### config.mk
export PLATFORM = sky130hd
export DESIGN_NAME = rst_tick_seq
export DESIGN_NICKNAME = d
export VERILOG_FILES = /design/src/rtl/rst_tick_seq_pkg.sv /design/src/rtl/rst_tick_seq_tick_div.sv /design/src/rtl/rst_tick_seq.sv
export SDC_FILE = /design/constraint.sdc
export NUM_CORES = 1
export LEC_CHECK = 0
export BUFFER_PORTS_ARGS = -buffer_cell sky130_fd_sc_hd__buf_2
export CORE_MARGIN = 2
export CORE_UTILIZATION = 32
export DETAILED_ROUTE_END_ITERATION = 6
export HOLD_SLACK_MARGIN = 0.03
export PLACE_DENSITY_LB_ADDON = 0.3
export RECOVER_POWER = 25
export SLEW_MARGIN = 10
export SYNTH_ARGS = -nofsm -noshare
export SYNTH_HDL_FRONTEND = slang
export SYNTH_SLANG_ARGS = --single-unit
### constraint.sdc
create_clock -name ref_clk -period 1.5 [get_ports ref_clk]
set_input_delay 0.3 -clock ref_clk [delete_from_list [all_inputs] [get_ports ref_clk]]
set_output_delay 0.3 -clock ref_clk [all_outputs]
set_load 0.02 [all_outputs]
### src/rtl/rst_tick_seq_pkg.sv
// rst_tick_seq_pkg -- shared state encoding, default parameter values and a
// small helper used to size the sequencer's shared cycle counter.
package rst_tick_seq_pkg;

  // Sequencer states. Every state except ST_RUN reports seq_busy.
  typedef enum logic [1:0] {
    ST_HOLD    = 2'd0,
    ST_RELEASE = 2'd1,
    ST_RUN     = 2'd2,
    ST_SWRST   = 2'd3
  } seq_state_e;

  // Default parameter values for rst_tick_seq.
  localparam int DEF_NUM_CH      = 4;
  localparam int DEF_HOLD_CYCLES = 5;
  localparam int DEF_STAGGER     = 16;
  localparam int DEF_DIV_W       = 16;

  // Larger of two integers, used at elaboration time only.
  function automatic int max_int(input int a, input int b);
    return (a > b) ? a : b;
  endfunction

endpackage

### src/rtl/rst_tick_seq_tick_div.sv
// tick_div -- one per-channel clock-enable divider.
// While clr is high the counter and tick are held at zero. Once clr drops,
// tick pulses on the edge that completes each period of div+1 cycles, so the
// first pulse lands div cycles after the first edge with clr low, and div=0
// yields a tick on every cycle. The divide value is captured at the first
// edge of every period (the release edge and the edge after each wrap), so a
// change in the middle of a period only affects the following period.
module tick_div
  import rst_tick_seq_pkg::*;
#(
  parameter int DIV_W = DEF_DIV_W
) (
  input  logic             ref_clk,
  input  logic             clr,
  input  logic [DIV_W-1:0] div,
  output logic             tick
);

  logic [DIV_W-1:0] r_cnt;
  logic [DIV_W-1:0] r_div_q;
  logic             r_tick;
  logic [DIV_W-1:0] w_div_cur;

  // Period length in force: fresh sample at period start, held value otherwise.
  always_comb begin
    w_div_cur = r_div_q;
    if (r_cnt == '0) begin
      w_div_cur = div;
    end
  end

  // Count within the period; wrap and pulse when the count reaches the divide value.
  always_ff @(posedge ref_clk) begin
    if (clr) begin
      r_cnt   <= '0;
      r_div_q <= '0;
      r_tick  <= 1'b0;
    end else begin
      r_div_q <= w_div_cur;
      if (r_cnt == w_div_cur) begin
        r_cnt  <= '0;
        r_tick <= 1'b1;
      end else begin
        r_cnt  <= r_cnt + DIV_W'(1);
        r_tick <= 1'b0;
      end
    end
  end

  assign tick = r_tick;

endmodule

## Problem requirements
Check each line above for the word "shared" and copy every line that has it.

## Response area
// rst_tick_seq_pkg -- shared state encoding, default parameter values and a
// small helper used to size the sequencer's shared cycle counter.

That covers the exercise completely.